She finished her written dissertation on Diphtheria in 1937/8, but the Nazi authorities stopped her from taking the oral exam required to fully complete the qualification, just because she was Jewish.

But after 77 years the long wait for Syllm-Rapoport is nearly over. In May she finally took the oral exam in its modern format at the Hamburg-Eppendorf University Clinic, and will receive her long-awaited doctorate certificate on June 9th.

"We can completely undo the past injustices with this belated doctorate, but at universities and schools we can contribute to dealing with the darkest chapter of German history," said the Dean of the medicine faculty Prof. Uwe Koch-Gromus.

"For me personally it's not really important anymore, but it does have symbolic meaning," Syllm-Rapoport told Tagesspiegel. She will become the oldest person in the world to be awarded a doctorate.

Syllm-Rapoport with her husband in 2004. Photo: DPA

Syllm-Ropoport moved to the USA after being denied the doctorate the first time around .

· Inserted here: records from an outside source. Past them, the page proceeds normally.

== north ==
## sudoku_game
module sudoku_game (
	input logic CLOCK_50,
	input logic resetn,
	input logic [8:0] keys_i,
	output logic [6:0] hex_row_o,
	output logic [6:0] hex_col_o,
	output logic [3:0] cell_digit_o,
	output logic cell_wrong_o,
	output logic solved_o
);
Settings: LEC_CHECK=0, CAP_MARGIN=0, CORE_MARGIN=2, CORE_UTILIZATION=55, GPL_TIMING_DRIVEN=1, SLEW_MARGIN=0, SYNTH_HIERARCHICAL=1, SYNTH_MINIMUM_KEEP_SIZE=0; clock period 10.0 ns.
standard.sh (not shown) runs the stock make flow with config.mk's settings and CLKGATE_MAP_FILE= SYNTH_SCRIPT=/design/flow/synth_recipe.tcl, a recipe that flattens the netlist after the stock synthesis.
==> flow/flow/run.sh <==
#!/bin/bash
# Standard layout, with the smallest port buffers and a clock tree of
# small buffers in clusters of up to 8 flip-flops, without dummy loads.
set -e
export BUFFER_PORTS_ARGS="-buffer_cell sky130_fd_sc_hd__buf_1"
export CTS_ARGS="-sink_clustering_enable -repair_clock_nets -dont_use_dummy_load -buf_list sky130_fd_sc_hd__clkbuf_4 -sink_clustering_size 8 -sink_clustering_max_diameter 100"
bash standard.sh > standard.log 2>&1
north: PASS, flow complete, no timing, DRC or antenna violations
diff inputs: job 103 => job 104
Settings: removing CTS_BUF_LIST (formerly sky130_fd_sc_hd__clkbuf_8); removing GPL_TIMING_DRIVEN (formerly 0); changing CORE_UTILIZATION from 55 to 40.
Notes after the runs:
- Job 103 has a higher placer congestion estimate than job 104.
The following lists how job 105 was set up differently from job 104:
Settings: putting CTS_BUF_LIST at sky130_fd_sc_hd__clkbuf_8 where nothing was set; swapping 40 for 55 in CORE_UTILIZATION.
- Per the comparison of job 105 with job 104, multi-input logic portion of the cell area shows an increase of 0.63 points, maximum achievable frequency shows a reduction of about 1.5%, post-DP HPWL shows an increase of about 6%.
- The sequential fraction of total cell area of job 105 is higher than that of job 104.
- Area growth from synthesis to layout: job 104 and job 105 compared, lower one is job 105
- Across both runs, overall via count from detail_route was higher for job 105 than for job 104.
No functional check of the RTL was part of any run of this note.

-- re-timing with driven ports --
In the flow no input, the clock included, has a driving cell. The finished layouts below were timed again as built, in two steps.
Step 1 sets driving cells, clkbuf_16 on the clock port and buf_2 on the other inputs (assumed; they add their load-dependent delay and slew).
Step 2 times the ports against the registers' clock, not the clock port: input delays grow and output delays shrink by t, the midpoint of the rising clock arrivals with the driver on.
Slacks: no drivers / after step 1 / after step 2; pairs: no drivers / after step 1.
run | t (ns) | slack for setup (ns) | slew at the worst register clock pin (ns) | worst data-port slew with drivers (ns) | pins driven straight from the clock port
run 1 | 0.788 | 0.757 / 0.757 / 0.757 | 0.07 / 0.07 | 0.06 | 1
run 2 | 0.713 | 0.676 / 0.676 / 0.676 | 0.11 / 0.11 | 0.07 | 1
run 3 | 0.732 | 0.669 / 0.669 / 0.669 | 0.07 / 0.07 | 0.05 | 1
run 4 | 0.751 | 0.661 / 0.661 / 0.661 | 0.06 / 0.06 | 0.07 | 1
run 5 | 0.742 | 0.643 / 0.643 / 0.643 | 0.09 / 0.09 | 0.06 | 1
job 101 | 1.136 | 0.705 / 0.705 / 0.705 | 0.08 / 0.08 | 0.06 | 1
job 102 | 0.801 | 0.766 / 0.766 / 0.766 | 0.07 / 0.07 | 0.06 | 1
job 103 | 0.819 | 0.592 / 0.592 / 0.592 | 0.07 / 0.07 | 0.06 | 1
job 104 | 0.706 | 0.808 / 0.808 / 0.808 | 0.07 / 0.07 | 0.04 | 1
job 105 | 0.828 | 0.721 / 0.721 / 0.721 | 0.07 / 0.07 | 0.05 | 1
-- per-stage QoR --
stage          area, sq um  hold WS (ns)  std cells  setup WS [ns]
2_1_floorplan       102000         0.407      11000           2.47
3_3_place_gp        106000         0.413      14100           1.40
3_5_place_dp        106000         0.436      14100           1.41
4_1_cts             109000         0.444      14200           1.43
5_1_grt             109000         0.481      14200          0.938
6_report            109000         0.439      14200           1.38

But she and her husband felt threatened as well-known communists in the hyper-paranoid McCarthy era and decided to move back to Europe and settle in the German Democratic Republic (GDR, Communist East Germany).

After returning from her exile in 1952, she worked for years as senior professor of neonatology (specializing in newborn infants) at Charité hospital in East Berlin.

In her view, the GDR was not reducible to the caricature of a police state that's remained in the popular imagination.

"There was an unbelievable feeling of comradeship. It was really moving," she said.

She may have lost her husband 11 years ago, but said that she still had a "lust for life" at the age of 102.